4. Unità sindacale e democrazia. Nelle conclusioni al Direttivo della Cgil, Susanna Camusso ha sottolineato la necessità dell’unità sindacale, sia a livello confederale, sia nei metalmeccanici, per poter reggere la fase. Non siamo d’accordo e non perché non riteniamo necessaria l’unità sindacale, ma perché l’unità che si vuole realizzare qui ed ora è su un piano e con sindacati in continuità con le politiche del recente passato. Non basta dire di no assieme all’articolo 18, per reggere la portata di un attacco che, nella sostanza, vede Marchionne e Monti sullo stesso fronte, anche se ovviamente con accentuazioni e ruoli diversi. L’unità confederale che si vuole costruire, così come la richiesta alla Fiom di arrivare rapidamente a una piattaforma unitaria con Fim e Uilm per il rinnovo del contratto, o è un’ipotesi irrealizzabile o, se la si persegue a breve, comporta inevitabilmente compromessi rilevanti e per noi inaccettabili proprio sui contenuti di fondo che hanno visto la Fiom e la Cgil lottare in questi anni. Anche sul piano della chiarezza e del rapporto con i lavoratori un puro ritorno all’unità con Cisl e Uil per reggere, rischia di essere controproducente. Basta vedere i risultati delle mobilitazioni. Il 6 settembre, lo sciopero Cgil è stato fatto anche da tanti iscritti Cisl e Uil, mentre lo sciopero unitario del 12 dicembre non è stato fatto anche da tanti iscritti alla Cgil. Non è con il ritorno a una linea moderata, unitaria e concertativa, che si supera l’attacco che abbiamo di fronte. Questo è ancora più vero sul terreno della democrazia sindacale, sul quale non c’è alcun passo avanti e – anzi – si registra il totale fallimento dei buoni propositi dell’accordo del 28 giugno. I lavoratori continuano a non votare e si riduce la libertà di scelta dei sindacati. Per questo la risposta alla Fiat non può essere la modifica dell’articolo 19 per tornare al puro concetto della rappresentatività confederale. Occorre invece una legge sulla democrazia sindacale che garantisca la libertà di scelta per tutti i lavoratori rispetto alla rappresentanza sindacale.

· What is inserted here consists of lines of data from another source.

### config.mk
export PLATFORM = sky130hd
export DESIGN_NAME = bus_arbiter_flat
export DESIGN_NICKNAME = d
export VERILOG_FILES = /design/src/design/mc_pkg.sv /design/src/design/core_bus_if.sv /design/src/design/bus_arbiter.sv /design/src/flat_wrapper.sv
export SDC_FILE = /design/constraint.sdc
export NUM_CORES = 1
export LEC_CHECK = 0
export BUFFER_PORTS_ARGS = -buffer_cell sky130_fd_sc_hd__buf_2
export CAP_MARGIN = 0
export CORE_AREA = 2 2 92 94
export CTS_CLUSTER_SIZE = 10
export DETAILED_ROUTE_END_ITERATION = 10
export DIE_AREA = 0 0 94 96
export PLACE_DENSITY = 0.67
export SLEW_MARGIN = 20
export SYNTH_ARGS = -nofsm -noshare
export SYNTH_HDL_FRONTEND = slang
export SYNTH_SLANG_ARGS = --single-unit
### constraint.sdc
create_clock -name CLK -period 1.3 [get_ports CLK]
set_input_delay 0.13 -clock CLK [delete_from_list [all_inputs] [get_ports CLK]]
set_output_delay 0.13 -clock CLK [all_outputs]
set_load 0.03 [all_outputs]
### src/design/mc_pkg.sv
// shared widths, timing constants and enums for the dual-core bus subsystem
// referenced by scoped name from every design and test file
`default_nettype none

package mc_pkg;

    localparam int addr_w = 8;
    localparam int data_w = 32;

    typedef logic [data_w-1:0] word_t;
    typedef logic [addr_w-1:0] addr_t;

    localparam int dram_words   = 2 ** addr_w;
    localparam int dram_lat     = 3;  // cycles busy per access
    localparam int slice_cycles = 4;  // run slice after a grant switch

    localparam int lat_w   = $clog2(dram_lat + 1);
    localparam int slice_w = $clog2(slice_cycles + 1);

    localparam logic [lat_w-1:0]   lat_init   = lat_w'(dram_lat);
    localparam logic [lat_w-1:0]   lat_one    = lat_w'(1);
    localparam logic [slice_w-1:0] slice_last = slice_w'(slice_cycles - 1);
    localparam addr_t              last_word  = addr_t'(dram_words - 1);

    // instruction word fields
    localparam int op_msb  = 31;
    localparam int op_lsb  = 24;
    localparam int imm_msb = 23;
    localparam int imm_lsb = 0;
    localparam int adr_msb = 7;
    localparam int adr_lsb = 0;

    typedef enum logic [2:0] {s_if, s_id, s_ex, s_ma, s_wb} core_state_e;

    typedef enum logic [7:0] {
        op_nop  = 8'h00,
        op_ldi  = 8'h01,
        op_ld   = 8'h02,
        op_add  = 8'h03,
        op_st   = 8'h04,
        op_halt = 8'hff
    } opcode_e;

    typedef enum logic [1:0] {arb_wait, arb_switch, arb_settle, arb_run} arb_state_e;

endpackage

`default_nettype wire

### src/design/core_bus_if.sv
// one core's request and response path to the shared memory
// the core drives the request side, the arbiter returns data and busy
`timescale 1ns/1ps
`default_nettype none

interface core_bus_if;

    mc_pkg::core_state_e cpustate;  // seen by the arbiter for switching
    mc_pkg::addr_t       paddr;
    mc_pkg::word_t       wdata;
    logic                we;        // one-cycle write pulse
    logic                le;        // one-cycle load pulse
    mc_pkg::word_t       rdata;
    logic                busy;      // level, high while not usable

    modport core (
        output cpustate,
        output paddr,
        output wdata,
        output we,
        output le,
        input  rdata,
        input  busy
    );

    modport arbiter (
        input  cpustate,
        input  paddr,
        input  wdata,
        input  we,
        input  le,
        output rdata,
        output busy
    );

endinterface

`default_nettype wire

### src/design/bus_arbiter.sv
// round-robin owner of the shared memory between two cores
// switches at the owner's decode state, then gives the new owner a fixed slice
`timescale 1ns/1ps
`default_nettype none

module bus_arbiter (
    input  wire logic           CLK,
    input  wire logic           RST_X,
    core_bus_if.arbiter         c0,
    core_bus_if.arbiter         c1,
    output logic                grant,
    input  wire logic           halted0,
    input  wire logic           halted1,
    output mc_pkg::addr_t       m_paddr,
    output mc_pkg::word_t       m_wdata,
    output logic                m_we,
    output logic                m_le,
    input  wire mc_pkg::word_t  m_rdata,
    input  wire logic           m_busy
);

    mc_pkg::arb_state_e         state;
    logic [mc_pkg::slice_w-1:0] cnt;
    mc_pkg::core_state_e        own_state;
    logic                       own_halted;
    logic                       other_halted;
    logic                       may_switch;
    logic                       hold;
    logic                       owner_busy;

    assign own_state    = grant ? c1.cpustate : c0.cpustate;
    assign own_halted   = grant ? halted1 : halted0;
    assign other_halted = grant ? halted0 : halted1;

    // never hand the bus to a core that has halted
    assign may_switch = ((own_state == mc_pkg::s_id) || own_halted) && !other_halted;

    assign hold       = (state == mc_pkg::arb_switch) || (state == mc_pkg::arb_settle);
    assign owner_busy = hold || m_busy;

    // request side follows the owner
    assign m_paddr = grant ? c1.paddr : c0.paddr;
    assign m_wdata = grant ? c1.wdata : c0.wdata;
    assign m_we    = grant ? c1.we    : c0.we;
    assign m_le    = grant ? c1.le    : c0.le;

    // the other core sees a busy, silent bus
    assign c0.rdata = grant ? '0 : m_rdata;
    assign c0.busy  = grant ? 1'b1 : owner_busy;
    assign c1.rdata = grant ? m_rdata : '0;
    assign c1.busy  = grant ? owner_busy : 1'b1;

    always_ff @(posedge CLK) begin
        if (!RST_X) begin
            state <= mc_pkg::arb_wait;
            grant <= 1'b0;
            cnt   <= '0;
        end else begin
            case (state)
                mc_pkg::arb_wait: begin
                    if (may_switch) begin
                        state <= mc_pkg::arb_switch;
                    end
                end
                mc_pkg::arb_switch: begin
                    grant <= ~grant;  // old owner still held busy
                    state <= mc_pkg::arb_settle;
                end
                mc_pkg::arb_settle: begin
                    cnt   <= '0;
                    state <= mc_pkg::arb_run;
                end
                mc_pkg::arb_run: begin
                    if (cnt == mc_pkg::slice_last) begin
                        state <= mc_pkg::arb_wait;
                    end else begin
                        cnt <= cnt + 1'b1;
                    end
                end
                default: begin
                    state <= mc_pkg::arb_wait;
                end
            endcase
        end
    end

    a_no_pulse_in_switch: assert property (@(posedge CLK) disable iff (!RST_X)
        hold |-> !(m_we || m_le));

endmodule

`default_nettype wire

### src/flat_wrapper.sv
// flat-port wrapper written by rule: the top's interface ports become plain ports
module bus_arbiter_flat 
  (CLK, RST_X, grant, halted0, halted1, m_paddr, m_wdata, m_we, m_le, m_rdata, m_busy, c0_cpustate, c0_paddr, c0_wdata, c0_we, c0_le, c0_rdata, c0_busy, c1_cpustate, c1_paddr, c1_wdata, c1_we, c1_le, c1_rdata, c1_busy);
  core_bus_if c0_i ();
  core_bus_if c1_i ();
  input  wire logic CLK;
  input  wire logic RST_X;
  output logic grant;
  input  wire logic halted0;
  input  wire logic halted1;
  output mc_pkg::addr_t m_paddr;
  output mc_pkg::word_t m_wdata;
  output logic m_we;
  output logic m_le;
  input  wire mc_pkg::word_t m_rdata;
  input  wire logic m_busy;
  input wire logic [$bits(c0_i.cpustate)-1:0] c0_cpustate;
  input wire logic [$bits(c0_i.paddr)-1:0] c0_paddr;
  input wire logic [$bits(c0_i.wdata)-1:0] c0_wdata;
  input wire logic [$bits(c0_i.we)-1:0] c0_we;
  input wire logic [$bits(c0_i.le)-1:0] c0_le;
  output wire logic [$bits(c0_i.rdata)-1:0] c0_rdata;
  output wire logic [$bits(c0_i.busy)-1:0] c0_busy;
  input wire logic [$bits(c1_i.cpustate)-1:0] c1_cpustate;
  input wire logic [$bits(c1_i.paddr)-1:0] c1_paddr;
  input wire logic [$bits(c1_i.wdata)-1:0] c1_wdata;
  input wire logic [$bits(c1_i.we)-1:0] c1_we;
  input wire logic [$bits(c1_i.le)-1:0] c1_le;
  output wire logic [$bits(c1_i.rdata)-1:0] c1_rdata;
  output wire logic [$bits(c1_i.busy)-1:0] c1_busy;
  assign c0_i.cpustate = c0_cpustate;
  assign c0_i.paddr = c0_paddr;
  assign c0_i.wdata = c0_wdata;
  assign c0_i.we = c0_we;
  assign c0_i.le = c0_le;
  assign c0_rdata = c0_i.rdata;
  assign c0_busy = c0_i.busy;
  assign c1_i.cpustate = c1_cpustate;
  assign c1_i.paddr = c1_paddr;
  assign c1_i.wdata = c1_wdata;
  assign c1_i.we = c1_we;
  assign c1_i.le = c1_le;
  assign c1_rdata = c1_i.rdata;
  assign c1_busy = c1_i.busy;
  bus_arbiter u_core (.CLK(CLK), .RST_X(RST_X), .c0(c0_i), .c1(c1_i), .grant(grant), .halted0(halted0), .halted1(halted1), .m_paddr(m_paddr), .m_wdata(m_wdata), .m_we(m_we), .m_le(m_le), .m_rdata(m_rdata), .m_busy(m_busy));
endmodule
* After elaboration in Yosys (flattened, before gate mapping)
Index checks and enable logic that the tools add are counted.
Word-level totals: bits in read-only memories 0, input port bits 127, RAM bits 0, memories 0, bits in registers 6, word-level logic and storage cells 38, output and inout bits 109, latch bits 0
Cells by class: mux-type cells 16, add/subtract/negate cells 1, shift-type cells 0, div/mod/pow operators 0, reductions and logical operators 9, bitwise logic cells 1, $lt $le $gt $ge 0, equality and inequality tests 8, multiply operators 0
Operators with widths (number):
- 32-bit two-way mux | 3
- 8-bit two-way mux | 1
- 2-bit case mux with 4 select lines | 1
- 1-bit two-way mux | 6
- 3-bit two-way mux | 2
- 3-bit case mux with 2 select lines | 1
- 2-bit == test, second input constant | 2
- 2-bit two-way mux | 2
- 2-bit by 1-bit != test with 1-bit output, second input constant | 2
- 2-bit AND reduction | 2
- 3-bit by 1-bit adder with 3-bit output, second input constant | 1
- 3-bit by 1-bit == test with 1-bit output, second input constant | 1
- 3-bit by 2-bit == test with 1-bit output, second input constant | 1
- 1-bit logical OR | 3
- 2-bit by 1-bit == test with 1-bit output, second input constant | 1
- 2-bit logical NOT | 1
- 2-bit != test, second input constant | 1
- 2-bit nonzero test | 1
- 1-bit logical AND | 1
- 1-bit logical NOT | 1
- 1-bit NOT | 1

* Logic depth before layout (Yosys ltp)
Gate-level depths: netlist of the first run.
word-level depth 6, depth in mapped cells 6, depth with buffers taken out 6

* Worst setup path after synthesis of the first run
Ideal clock, no wire load.
path type register -> output, start point register u_core.grant, end point output m_paddr[0], data required time 1.170 ns, path slack -0.157 ns, buffers on the path 2, stages on the path, launching flop included 4, data arrival time 1.327 ns, cell sequence dfxtp_1 -> buf_4 -> buf_4 -> mux2_2
Between the ends: cells in the longest elaborated chain, start to end 1
RTL lines:
- from (decl) | line bus_arbiter.sv:11 | output logic grant,
- from (signal assigned) | line bus_arbiter.sv:66 | grant <= ~grant;
- 8-bit two-way mux | line bus_arbiter.sv:42 | assign m_paddr = grant ? c1.paddr : c0.paddr;
- to (decl) | line flat_wrapper.sv:11 | output mc_pkg::addr_t m_paddr;
Every way passes these cells.

* Worst setup path in the final report of the first run
start point register u_core.grant, end point output c0_rdata[15]
Between the ends: cells in the longest elaborated chain, start to end 1
RTL lines:
- 32-bit two-way mux | line bus_arbiter.sv:48 | assign c0.rdata = grant ? '0 : m_rdata;
- to (decl) | line flat_wrapper.sv:22 | output wire logic [$bits(c0_i.rdata)-1:0] c0_rdata;
Every way passes these cells.

==> results of run 1 <==
==> power by group through the flow <==
stage / clock network, mW / registers, mW / logic [mW]
final: 0.311 / 0.286 / 8.28
after global routing: 0.333 / 0.292 / 8.62
after CTS: 0.313 / 0.323 / 6.19
after detailed placement: 0 / 0.331 / 5.15
after global placement: 0 / 0.330 / 5.07
after floorplan: 0 / 0.304 / 3.62
==> logic make-up (layout without fill, tap and decap cells) <==
logic type | count (synthesis) | count (layout) | share of synthesized area
mux | 44 | 44 | 0.363
flops | 6 | 6 | 0.0884
simple gates | 84 | 84 | 0.375
xor+xnor | 1 | 1 | 0.00645
buf+inv | 16 | 276 | 0.0672
compound gates | 7 | 7 | 0.0359
fa+ha+maj | 7 | 7 | 0.0645
==> registers in the layout, summed over array words and instances (netlist names) <==
name and count:
u_core.cnt 3, u_core.grant 1, u_core.state 2
==> worst reg2reg max path, cell delays in order (launching register included) <==
cell and delay, ps:
dfxtp_4 360, buf_12 150, buf_8 120, and2b_1 130, nand2_1 60, a41oi_2 270
mux2i_1 240
==> routing by layer <==
| metal | wire, µm | part of all wire | GRT usage |
|---|---|---|---|
| met5 | 0 | 0 | 0 |
| met4 | 176 | 0.019 | 0.0278 |
| met3 | 679 | 0.074 | 0.0266 |
| met2 | 5250 | 0.57 | 0.305 |
| met1 | 3130 | 0.34 | 0.134 |
==> final cells by class <==
class                   instances  area [µm²]
clock buffers                   4        45.0
inverters                       4        15.0
flip-flops and latches          6         126
well taps                     105         131
fillers                       698        3940
repair buffers                268        2260
multi-input cells             143        1530
==> metrics by stage <==
step	hold WS (ps)	TNS, ps	instances	setup slack [ps]
floorplan	252	-1230	165	-28.2
global placement	441	-53.3	510	-42.1
detailed placement	451	-316	510	-75.7
CTS	212	-10840	517	-222
global route	228	-18010	530	-252
finish	213	-14090	530	-204
==> synth_stat cells <==
cell type	count
clkbuf_1	5
nand3_1	1
mux2_2	42
or3_1	1
and2_1	33
mux2i_1	2
buf_2	1
a22oi_1	1
nor2_1	5
nand2_1	5
nor2b_1	30
nand2b_1	1
buf_6	2
nor3b_1	1
and2b_1	7
dfxtp_1	6
xor2_1	1
a21oi_1	3
buf_4	4
ha_1	7
o21ai_0	2
a41oi_2	1
inv_1	4
==> worst max path at each step <==
stage	start	slack [ps]	to
CTS	u_core.grant$_SDFFE_PN0N_	-220	m_paddr[1]
detailed placement	u_core.state[0]$_SDFFE_PN0P_	-80	c0_busy
global placement	u_core.state[0]$_SDFFE_PN0P_	-40	c0_busy
global route	u_core.grant$_SDFFE_PN0N_	-250	c0_rdata[28]
floorplan	u_core.grant$_SDFFE_PN0N_	-30	m_paddr[0]
finish	u_core.grant$_SDFFE_PN0N_	-200	c0_rdata[15]
==> timing repair <==
action / in CTS / in global routing
cloned: 0 / 6
buffers inserted: 3 / 7
setup endpoints to repair: 102 / 106
resized for setup: 156 / 186
pin swaps: 1 / 7
==> impl_results.md, run 1 <==
* Delay-heaviest family, CP: buffers and inverters
* Synth top area cells: mux2_2 35%, and2_1 15%, nor2b_1 14%
* Total chip power at 8.87 mW
* Drt first pass iters at 4
* Hold EP: u_core.grant$_SDFFE_PN0N_
* Overall routed net length at 9230 µm
* DP Area at 2790 µm²
* GPL Wtd Cong at between 0.7 and 0.8
* Vias per cell at between 4 and 5
* Gate power share at 0.933
* Post-Syn Area at between 1000 and 1500 µm²
* Crit path time final at 1500 ps
* CTS Buf Count at 3
* CTS Root Cell: clkbuf_8
* Crit. path cell count at 5
* Seq pwr share at 0.032
* Distinct cells, synth at 23
* H-tree levels at 1
* Clock Path Buffers at 2
* Worst Hold Class: in2reg
* CP Cell Sequence: buf_12 -> clkbuf_16 -> buf_6 -> and2b_1 -> buf_6
* WHS Path Cells at 2
* Synth Register Bits at 6
* DRC at 0
* Final ANT Viol Nets at 0
* Fin worst setup slack at -204 ps
* Post-route clock period utilization at 1.16
* Die width at between 90 and 100 µm
* Hold Crit Start: RST_X
* CTS sink count at 6
* Worst r2r path cells at 6
* Largest net degree at the start of global routing at 29
* Via count at about 2300
* I/O Buffers at 235
* # rows at 33
* Final Cell Area at 4110 µm²
* # nets final at 560
* Status: finished, violations left
* Worst VDD drop at 0.00130 V
* Initial core utilization at 0.169
* Area share of the largest cell type after synthesis at 0.348
* Syn_nets at between 200 and 300
* Fmax at approximately 660 MHz
* Leak pwr at 2.17 nW
* Worst skew pair latency at 230 ps
* Commonest non-fill, non-tap cell in the layout: buf_2
* Final count of hold timing violations at 0
* Largest stage delay, worst path at ~350 ps
* Power per cell area at 2160 nW/µm²
* Global-route usage over all layers at 0.141
* Critical Path Most Common Cell: buf_6
* Worst-margin pin slew at 248 ps
* CP max stage cell: dfxtp_4
* Clock Power Share at 0.035
* Worst setup EP type: primary output
* Sw frac at 0.474
* Critical path arrival at 1370 ps
* Setup CP Type: reg2out
* Sum of buffers and inverters on the critical path at 4
* Core ar. at 8050 µm²
* I/O pin total at 236
* TritonCTS clock tree: done
* Ant. Diodes at 0
* Fraction of final layout cells sized beyond drive strength 1 at 0.873
* Worst-path fanout max at 8
* WP data required at 1170 ps
* Final Core Density at 0.510
* Vias in the first global route at ~2200
* Critical Path Source Type: register
* First-pass GRT wire length at 10100 µm
* DIE HEIGHT at 96 µm
* Failing checks: setup timing
* FF-to-FF Start: u_core.grant$_SDFFE_PN0N_
* Worst-path clk slew at 40 ps
* Max-slew violation count at 0
* Reg2reg end: u_core.state[1]$_SDFFE_PN0P_
* Switch Pwr at about 4.2 mW
* Grt ovf at 0
* Mean Syn Cell Area at 8.24 µm²
* Area Overhead vs Synth at 202%
* Final Setup Violations at ~110
* CTS hold repair buffers at 0
* Die area at 9020 µm²
* Most area-hungry cell type in the Yosys netlist: mux2_2
* Most frequent cells in the layout: 128 x buf_2, 104 x buf_6, 42 x mux2_4
* Yosys warns at 0
* Slew HR at 0.835
* HPWL Detailed at roughly 5900 µm
* Drt first-iter violations at 17
* Clock skew at 9.02 ps
* MaxCap Viol Count at 0
* Reg2Reg Setup Slack at -130 ps
* WL per Instance at 17.4 µm
* Initial antenna violation count at 0
* Pint at 4.67 mW
* Sequential element share of the synthesized area at 0.0884
* RSZ-0062 raised after global routing: true
* Mapped Cells at 165
Power figures use the tool's default switching activity.
==> inputs of run 2 (changes only) <==
--- a/config.mk
+++ b/config.mk
@@ -7,11 +7,11 @@
 export LEC_CHECK = 0
 export BUFFER_PORTS_ARGS = -buffer_cell sky130_fd_sc_hd__buf_2
 export CAP_MARGIN = 0
-export CORE_AREA = 2 2 92 94
+export CORE_AREA = 2 2 91 93
 export CTS_CLUSTER_SIZE = 10
 export DETAILED_ROUTE_END_ITERATION = 10
-export DIE_AREA = 0 0 94 96
-export PLACE_DENSITY = 0.67
+export DIE_AREA = 0 0 93 95
+export PLACE_DENSITY = 0.66
 export SLEW_MARGIN = 20
 export SYNTH_ARGS = -nofsm -noshare
 export SYNTH_HDL_FRONTEND = slang
==> constraint.sdc (replaced) <==
create_clock -name CLK -period 1.85 [get_ports CLK]
set_input_delay 0.185 -clock CLK [delete_from_list [all_inputs] [get_ports CLK]]
set_output_delay 0.185 -clock CLK [all_outputs]
set_load 0.03 [all_outputs]
==> impl_results.md, run 2 (same netlist as run 1, synthesis figures left out) <==
* Status: completed
* Clock Path Buffers at 2
* I/O Buffers at 235
* Worst VDD drop at 0.000509 V
* WP data required at 1660 ps
* Max-slew violation count at 0
* Global-route usage over all layers at 0.118
* Fmax at roughly 580 MHz
* Overall routed net length at 6050 µm
* DIE HEIGHT at 95 µm
* Sum of buffers and inverters on the critical path at 2
* Final Setup Violations at 0
* Max reg flops at 3
* DRC at 0
* Area Overhead vs Synth at 97.3%
* Worst skew pair latency at 230 ps
* Worst-path fanout max at 4
* DRT met1 WL at 2300 µm
* CTS Buf Count at 3
* # nets final at between 500 and 600
* Sequential cell area at between 100 and 150 µm²
* CTS Root Cell: clkbuf_8
* Setup_tns at 0 ps
* Vias in the first global route at roughly 1700
* Post-CTS setup buffers at 0
* Slew HR at 0.820
* Power per cell area at 1400 nW/µm²
* First-pass GRT wire length at 8230 µm
* H-tree levels at 1
* Drt first-iter violations at 27
* Most frequent cells in the layout: 235 x buf_2, 42 x mux2_2, 33 x and2_1
* Biggest register: u_core.cnt
* DR WL met3 at 529 µm
* Largest net degree at the start of global routing at 59
* Die area at about 8800 µm²
* # rows at 33
* Largest stage delay, worst path at ~380 ps
* Clock skew at 3.34 ps
* Worst setup EP type: primary output
* Worst hold slack at 274 ps
* Leak pwr at between 1.5 and 2 nW
* Drt first pass iters at 4
* Initial antenna violation count at 1
* Vias per cell at 3.94
* Fraction of final layout cells sized beyond drive strength 1 at 0.721
* Reg2Reg Setup Slack at 460 ps
* I/O pin total at 236
* CP max stage cell: dfxtp_1
* Post-route clock period utilization at 0.928
* Delay-heaviest family, CP: flip-flops
* Highest routed layer: met4
* TritonCTS clock tree: done
* Routed length on met2 at 3180 µm
* Worst Hold Class: in2reg
* Grt ovf at 0
* CTS sink count at 6
* HPWL Detailed at 5370 µm
* Resized Gates After CTS at 0
* Worst r2r path cells at 6
* GPL Wtd Cong at 0.771
* CP startpoint: u_core.state[1]$_SDFFE_PN0P_
* CP Cell Sequence: inv_1 -> ha_1 -> or3_1 -> buf_2
* Via count at 1972
* Crit. path cell count at 4
* Core ar. at 7930 µm²
* Final count of hold timing violations at 0
* Crit path time final at roughly 1700 ps
* Commonest non-fill, non-tap cell in the layout: buf_2
* Final ANT Viol Nets at 0
* Worst-path clk slew at 40 ps
* Multi-input combinational cell area at 1150 µm²
* Critical path arrival at ~1500 ps
* Top flop regs: u_core.cnt (3), u_core.state (2), u_core.grant (1)
* Critical Path Source Type: register
* Fill cells at 849
* MaxCap Viol Count at 0
* Worst setup endpoint: c0_busy
* WL per Instance at 12.1 µm
* Die width at 93 µm
* FF-to-FF Start: u_core.cnt[0]$_SDFFE_PN0P_
* Initial core utilization at 0.171
* Setup CP Type: reg2out
* RSZ-0062 raised after global routing: false
* CTS hold repair buffers at 0
* Reg2reg end: u_core.cnt[0]$_SDFFE_PN0P_
* Worst-margin pin slew at between 200 and 300 ps
run 2: power by group:
| part | total [mW] | leakage (nW) | internal (mW) | switching (mW) |
|---|---|---|---|---|
| registers | 0.251 | 0.0496 | 0.170 | 0.0804 |
| clock network | 0.218 | 0.0228 | 0.149 | 0.0687 |
| logic | 3.28 | 1.46 | 1.17 | 2.11 |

5. Il referendum in Fiat. Per quanto riguarda la gestione della vertenza Fiat, abbiamo riconfermato il nostro disaccordo con la scelta di fare propria la richiesta del referendum, assolutamente legittima come richiesto dai lavoratori, da parte di Fiom e Cgil. E’ evidente, infatti che, come ha detto Susanna Camusso nelle conclusioni, se un’organizzazione fa proprio un referendum deve inevitabilmente accettarne i risultati. Mentre, per quanto ci riguarda la decisione di non firmare in ogni caso gli accordi Fiat non è modificabile in nessun modo. Considerato che il referendum molto probabilmente verrà rifiutato, questa scelta rischia di non portare da nessuna parte e di indebolire la nettezza del nostro no all’accordo.

Quanto è avvenuto in questi tre giorni di discussione ha chiaramente segnato cambiamenti nel confronto politico nella Cgil e nella Fiom. Riteniamo che sia necessario affrontarli serenamente, ma con rigore. In particolare è evidente che la dialettica congressuale è stata chiaramente messa in discussione e che nella stessa area “La Cgil che vogliamo”, da lungo tempo in evidente crisi, ci sono scelte non più rinviabili da compiere.
Per tutte queste ragioni, fermo restando il nostro impegno militante a sostegno dei lavoratori Fiat e del rientro della Fiom in fabbrica e di tutte le mobilitazioni in atto, riteniamo necessario che si apra una discussione di fondo su come fronteggiare il più grave attacco ai diritti e alle libertà dei lavoratori dal ’45 ad oggi.
Per questo nei prossimi giorni produrremo un documento da confrontare con altre prese di posizione che sono state annunciate.